Kern der Geschichte: Farmer Bruce (Bruno Ganz) muß argwöhnen, daß es seine jungeFrau Fawn (Karoline Eichhorn) mit seinem Bruder treibt; eine Leidenschaft, die sich in gurrenden Ausrufen wie „Oh, du Tier!“ artikuliert. Man schreibt zudem dasJahr 1939. Jenseits des Ozeans hat Hitler-Deutschland Polen überfallen. Schmutz also aus den Radio-Nachrichten, Lüge und Schmutz auch in den Seelen – dies treibt Bruce allmählich in einen Wahn, in dem „alle Zeit stillsteht“.

Hoher Ton und niederes Tun

Noch so einer an der Kante zur menschenleeren Welt, bis zu deren Grenze ihn die einstige Wasserleiche und jetzige Algenteppich-Hure „Mara“ (somnambul: Corinna Kirchhoff) geleitet. Hoher Ton und niederes Tun geraten wirr durcheinander. Mystisches Raunen, bedeutungsschwere Erstarrung und derber Mummenschanz ergeben ein unfrohes Gemenge, in dem selbst Bruno Ganz unterzugehen droht.
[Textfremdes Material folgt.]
$ cat src/rtl/core/htwd_pkg.sv
package htwd_pkg;

  localparam int IDX_BITS   = 9;
  localparam int SYM_BITS   = 8;
  localparam int COUNT_BITS = 16;

  localparam logic [IDX_BITS-1:0] ROOT_RESET = 9'd510;
  localparam logic [IDX_BITS-1:0] LEAF_RESET = 9'd256;

  // result queue
  localparam int QDEPTH    = 4;
  localparam int QPTR_BITS = 2;
  localparam int QCNT_BITS = 3;

  localparam logic CMD_WRITE  = 1'b0;
  localparam logic CMD_DECODE = 1'b1;

  typedef enum logic [0:0] {
    REG_ROOT_INDEX = 1'b0,
    REG_LEAF_COUNT = 1'b1
  } cfg_reg_t;

  typedef struct packed {
    logic                command;
    logic [IDX_BITS-1:0] node_index;
    logic [IDX_BITS-1:0] left_child;
    logic [IDX_BITS-1:0] right_child;
    logic [SYM_BITS-1:0] node_symbol;
    logic                code_bit;
    logic                end_of_stream;
  } in_item_t;

  typedef struct packed {
    logic [SYM_BITS-1:0]   symbol;
    logic                  symbol_valid;
    logic [COUNT_BITS-1:0] symbol_count;
    logic                  stream_done;
  } out_item_t;

  typedef struct packed {
    logic                en;
    logic [IDX_BITS-1:0] idx;
    logic [IDX_BITS-1:0] left_child;
    logic [IDX_BITS-1:0] right_child;
    logic [SYM_BITS-1:0] node_symbol;
  } node_wr_t;

  typedef struct packed {
    logic b_busy;
    logic c_busy;
  } pipe_status_t;

endpackage

$ cat src/rtl/core/htwd_walk.sv
module htwd_walk (
  input  logic                          clk,
  input  logic                          rst,
  input  logic                          in_beat,
  input  htwd_pkg::in_item_t            in_item,
  input  logic [htwd_pkg::IDX_BITS-1:0] root_index,
  input  logic [htwd_pkg::IDX_BITS-1:0] leaf_count,
  input  logic [htwd_pkg::IDX_BITS-1:0] child_left,
  input  logic [htwd_pkg::IDX_BITS-1:0] child_right,
  input  logic [htwd_pkg::SYM_BITS-1:0] leaf_sym,
  output htwd_pkg::node_wr_t            wr,
  output logic [htwd_pkg::IDX_BITS-1:0] child_raddr,
  output logic [htwd_pkg::IDX_BITS-1:0] sym_raddr,
  output logic                          push,
  output htwd_pkg::out_item_t           push_item,
  output htwd_pkg::pipe_status_t        status
);
  import htwd_pkg::*;

  logic                  walk_active;
  logic [IDX_BITS-1:0]   current_node;
  logic [COUNT_BITS-1:0] total;

  // stage b: child entry read back, next node chosen
  logic b_valid, b_bit, b_eos;
  // stage c: leaf symbol read back
  logic                  c_valid, c_leaf, c_eos;
  logic [COUNT_BITS-1:0] c_count;

  logic                  dec_beat;
  logic [IDX_BITS-1:0]   next_node;
  logic                  b_leaf;
  logic [COUNT_BITS-1:0] count_inc;
  logic [COUNT_BITS-1:0] b_count;
  logic                  walk_live;
  logic [IDX_BITS-1:0]   walk_node;

  assign dec_beat = in_beat && (in_item.command == CMD_DECODE);

  assign wr.en          = in_beat && (in_item.command == CMD_WRITE);
  assign wr.idx         = in_item.node_index;
  assign wr.left_child  = in_item.left_child;
  assign wr.right_child = in_item.right_child;
  assign wr.node_symbol = in_item.node_symbol;

  assign next_node = b_bit ? child_right : child_left;
  assign b_leaf    = next_node < leaf_count;
  assign count_inc = (total != '1) ? total + 1'b1 : total;
  assign b_count   = b_leaf ? count_inc : total;

  // forward the walk position of the bit still in stage b
  assign walk_live = b_valid ? (!b_leaf && !b_eos) : walk_active;
  assign walk_node = b_valid ? next_node : current_node;

  assign child_raddr = walk_live ? walk_node : root_index;
  assign sym_raddr   = next_node;

  always_ff @(posedge clk) begin
    if (rst) begin
      walk_active <= 1'b0;
      total       <= '0;
      b_valid     <= 1'b0;
      c_valid     <= 1'b0;
    end else begin
      b_valid <= dec_beat;
      c_valid <= b_valid && (b_leaf || b_eos);
      if (b_valid) begin
        total <= b_eos ? '0 : b_count;
      end
      // a node write restarts the walk, later in order than stage b
      if (wr.en) begin
        walk_active <= 1'b0;
      end else if (b_valid) begin
        walk_active <= !b_leaf && !b_eos;
      end
    end
  end

  always_ff @(posedge clk) begin
    b_bit <= in_item.code_bit;
    b_eos <= in_item.end_of_stream;
    if (b_valid) begin
      current_node <= next_node;
    end
    c_leaf  <= b_leaf;
    c_eos   <= b_eos;
    c_count <= b_count;
  end

  assign push                   = c_valid;
  assign push_item.symbol       = c_leaf ? leaf_sym : '0;
  assign push_item.symbol_valid = c_leaf;
  assign push_item.symbol_count = c_count;
  assign push_item.stream_done  = c_eos;

  assign status.b_busy = b_valid;
  assign status.c_busy = c_valid;

endmodule

$ cat config.mk
export PLATFORM = sky130hd
export DESIGN_NAME = htwd_walk
export DESIGN_NICKNAME = d
export VERILOG_FILES = /design/src/rtl/core/htwd_pkg.sv /design/src/rtl/core/htwd_walk.sv
export SDC_FILE = /design/constraint.sdc
export NUM_CORES = 1
export LEC_CHECK = 0
export BUFFER_PORTS_ARGS = -buffer_cell sky130_fd_sc_hd__buf_4
export CAP_MARGIN = 20
export CORE_MARGIN = 4
export CORE_UTILIZATION = 45
export CTS_BUF_LIST = sky130_fd_sc_hd__clkbuf_8 sky130_fd_sc_hd__clkbuf_16
export CTS_CLUSTER_DIAMETER = 120
export DETAILED_ROUTE_END_ITERATION = 10
export GPL_TIMING_DRIVEN = 0
export PLACE_DENSITY_LB_ADDON = 0.2
export SYNTH_ARGS = -nofsm -noshare
export SYNTH_HDL_FRONTEND = slang
export SYNTH_SLANG_ARGS = --single-unit
$ cat constraint.sdc
create_clock -name clk -period 8.2 [get_ports clk]
set_clock_uncertainty 0.05 [all_clocks]
set_input_delay 0.82 -clock clk [delete_from_list [all_inputs] [get_ports clk]]
set_output_delay 0.82 -clock clk [all_outputs]
set_load 0.05 [all_outputs]
==> metrics.txt, run 1 <==
worst relative slew slack=46.2%; vias in the first global route=2752; Cells after Synth=324; die area=7630 um^2; die height=87.3 um; CTS clk-pin slew, worst paths=0.08 ns; setup TNS=0 ns; Setup crit end kind=output port; most common cell after layout, fill and taps aside=buf_4; CTS root buf=clkbuf_8; Final GP Congestion=0.868; DRC viols=0; status=finished clean; Final Hold Vio Count=0; initial drt markers=226; Top FF cell, synth=dfxtp_1; # port buffers=131; Synth Warn #=0; Area Growth Syn to Fin=40.8%; CP required=7.33 ns; cts bufs inserted=5; TritonCTS clock tree=yes; die width=87.3 um; detailed placement HPWL=6210 um; worst hold stages=0; Crit path arrival time=3.56 ns; row count=28; dpl cell area=3910 um^2; Total GRT Usage=20.4%; Distinct cells, synth=45; crit-path cells=buf_4, mux2_2, ha_1, nand4_1, a2111oi_2, a2111o_1, inv_1, o22ai_2, mux2_2, buf_4; RSZ-0062 raised after global routing=false; Worst Hold Launch=b_eos$_DFF_P_; Total Nets Final=556; fraction of registers with async set/reset=0%; Synth Register Bits=48; Hold Buf Count CTS=0; RR Endpoint=c_count[4]$_DFF_P_; vias per cell=5.17; CTS Sinks=48; Worst VDD drop=103 uV; ANT cells=0; first-pass GRT wire length=12400 um; crit-path max FO=10; slowest CP cell=o22ai_2; worst r2r path cells=10; min-delay worst type=reg -> reg; multi-input logic area=1420 um^2; fillers=532; Crit Path Class=in -> out; Final min period=4.43 ns; drt wl/cell=14.5 um; Static Leak=0.00189 uW; gr ovfl total=0; Seq/Total Area, Yosys=33.9%; Final Setup Violations=0; worst-margin pin slew=0.800 ns; MaxCap Viol Count=0; Power Density=152 nW/um^2; CTS Buffer Depth=2; Critical Path Source Type=primary input; layout cell share with drive strength beyond 1=47.4%; RR Startpoint=b_bit$_DFF_P_; EDFF count, synth=0; cell area after synthesis=2830 um^2; register area=961 um^2; Synth Area per Inst=8.74 um^2; Initial Util=47.0%; via count=2775; final wirelength=7770 um; DRT antenna net count=0; syn nets=418; FMAX=226 MHz; WHS Endpoint=c_eos$_DFF_P_; largest net degree at the start of global routing=14; Final Cell Area=3990 um^2; most frequent cells in the layout=buf_4 (170), dfxtp_1 (48), mux2_2 (28); htree depth=2; Post-CTS Resized=0; Slew Limit Fails=0; number of post-CTS setup repair buffers=0; Clk Latency, worst-skew pair=0.30 ns; Initial DRT Pass Iterations=4; Tcrit/Tclk final=54.0%; Crit path largest cell delay=0.52 ns; core box area=6030 um^2; Worst path depth=10; Ports=168; initial antenna violation count=0; Crit path max-delay family=compound AO/OA/AOI/OAI gates; Register-to-Register Setup Slack=5.27 ns; Buf+Inv Stages, Crit Path=3
## stage by stage
step                utilization, %  setup WS, ns  cells  power [uW]  hold slack, ns
global route                  66.2          3.62    537         633           0.376
global placement              64.9          3.83    530         477           0.354
detailed placement            64.9          3.75    530         481           0.359
finish                        66.2          3.77    537         606           0.374
floorplan                        -          4.20    324         410           0.321
CTS                           66.2          3.73    537         611           0.369
## routing by layer
layer | share of wire [%] | vias up | track usage (%)
li1 | - | 1364 | -
met1 | 39 | 1260 | 24.2
met2 | 50 | 136 | 35.5
met3 | 8.5 | 15 | 4.64
met4 | 2.0 | 0 | 7.95
met5 | 0 | - | 0
## how the worst max path moves through the flow
stage                                 to            from  slack (ns)
final                     child_raddr[3]  child_right[8]        3.77
after global routing      child_raddr[3]  child_right[6]        3.62
after CTS                 child_raddr[3]  child_right[6]        3.73
after detailed placement  child_raddr[3]  child_right[6]        3.75
after global placement    child_raddr[3]  child_right[8]        3.83
after floorplan           child_raddr[0]  child_right[8]        4.20
## registers in the layout, indices dropped and copies added, names as in the netlist, named ones only
| name | flops |
|---|---|
| total | 16 |
| c_eos | 1 |
| b_eos | 1 |
| current_node | 9 |
| c_count | 16 |
| c_leaf | 1 |
| push | 1 |
| b_valid | 1 |
| b_bit | 1 |
## Yosys cell counts (all sizes together), types with 6 or more instances
library cell / number / area (um^2)
a21oi: 8 / 40.0
a31oi: 8 / 50.1
and2: 10 / 62.6
buf: 46 / 339
clkbuf: 12 / 46.3
dfxtp: 48 / 961
ha: 9 / 113
inv: 17 / 63.8
mux2: 28 / 315
nand2: 23 / 86.3
nand2b: 8 / 50.1
nand3: 10 / 50.1
nand4: 10 / 62.6
nor2: 16 / 60.1
nor3: 9 / 45.0
o211ai: 6 / 45.0
o21ai: 9 / 45.0
or4: 6 / 48.8
xnor2: 6 / 52.6
## power breakdown
| group | switching (uW) | internal, uW | leakage (uW) |
|---|---|---|---|
| Sequential | 5.75 | 247 | 0.000392 |
| Clock | 74.4 | 56.8 | 0.0000452 |
| Combinational | 138 | 84.2 | 0.00145 |
## area by class of cell
cell class                 instances  share of cell area, %
multi-input combinational        201                   35.7
timing repair buffer             131                   24.7
sequential                        48                   24.1
buffer                            58                   9.67
tap                               75                   2.35
clock buffer                       5                   1.73
inverter                          17                   1.60
clock inverter                     2                  0.220
## cells by family after synthesis
| kind of cell | share of synthesized area (%) |
|---|---|
| simple gates | 19.4 |
| buf+inv | 15.9 |
| flops | 33.9 |
| compound gates | 11.0 |
| mux | 12.3 |
| fa+ha+maj | 3.98 |
| xor+xnor | 3.40 |
No activity file was read; power rests on OpenSTA's default activity.
==> run 2, diff against run 1 <==
--- a/config.mk
+++ b/config.mk
@@ -5,10 +5,11 @@
 export SDC_FILE = /design/constraint.sdc
 export NUM_CORES = 1
 export LEC_CHECK = 0
+export ABC_AREA = 1
 export BUFFER_PORTS_ARGS = -buffer_cell sky130_fd_sc_hd__buf_4
 export CAP_MARGIN = 20
 export CORE_MARGIN = 4
-export CORE_UTILIZATION = 45
+export CORE_UTILIZATION = 44
 export CTS_BUF_LIST = sky130_fd_sc_hd__clkbuf_8 sky130_fd_sc_hd__clkbuf_16
 export CTS_CLUSTER_DIAMETER = 120
 export DETAILED_ROUTE_END_ITERATION = 10
==> constraint.sdc (replaced) <==
create_clock -name clk -period 4.1 [get_ports clk]
set_clock_uncertainty 0.05 [all_clocks]
set_input_delay 0.41 -clock clk [delete_from_list [all_inputs] [get_ports clk]]
set_output_delay 0.41 -clock clk [all_outputs]
set_load 0.05 [all_outputs]
==> run 2 against run 1 <==
Setup slack got worse by 3.0 ns; largest cell class unchanged; sequential share of layout area shrank 0.71 points; design area increased by 3.0%; core utilization shrank 1.8 points; combinational power grew 110%; final cell count up 20%; count of clock-buffer cells in the layout did not move; register-to-register slack worse by 3.5 ns; power rose by 120%; synthesized area up 3.0%; global-route usage rose by 0.28 points; critical path type is now reg -> out; synthesized cell count rose by 32%.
Groteske1 Geisterstunden.

Großer Beifall für „Akt I“, Buhkonzert für Regie und Autor am Schluß von „Akt II“. Ein Abend, zwei Weiten.

Termine der Schaubühnen-Produktionen im Hebbel-Theater, Stresemannstraße 29: am  23., 24., 25. April, 6., 7.. 8. Mai (20 Uhr).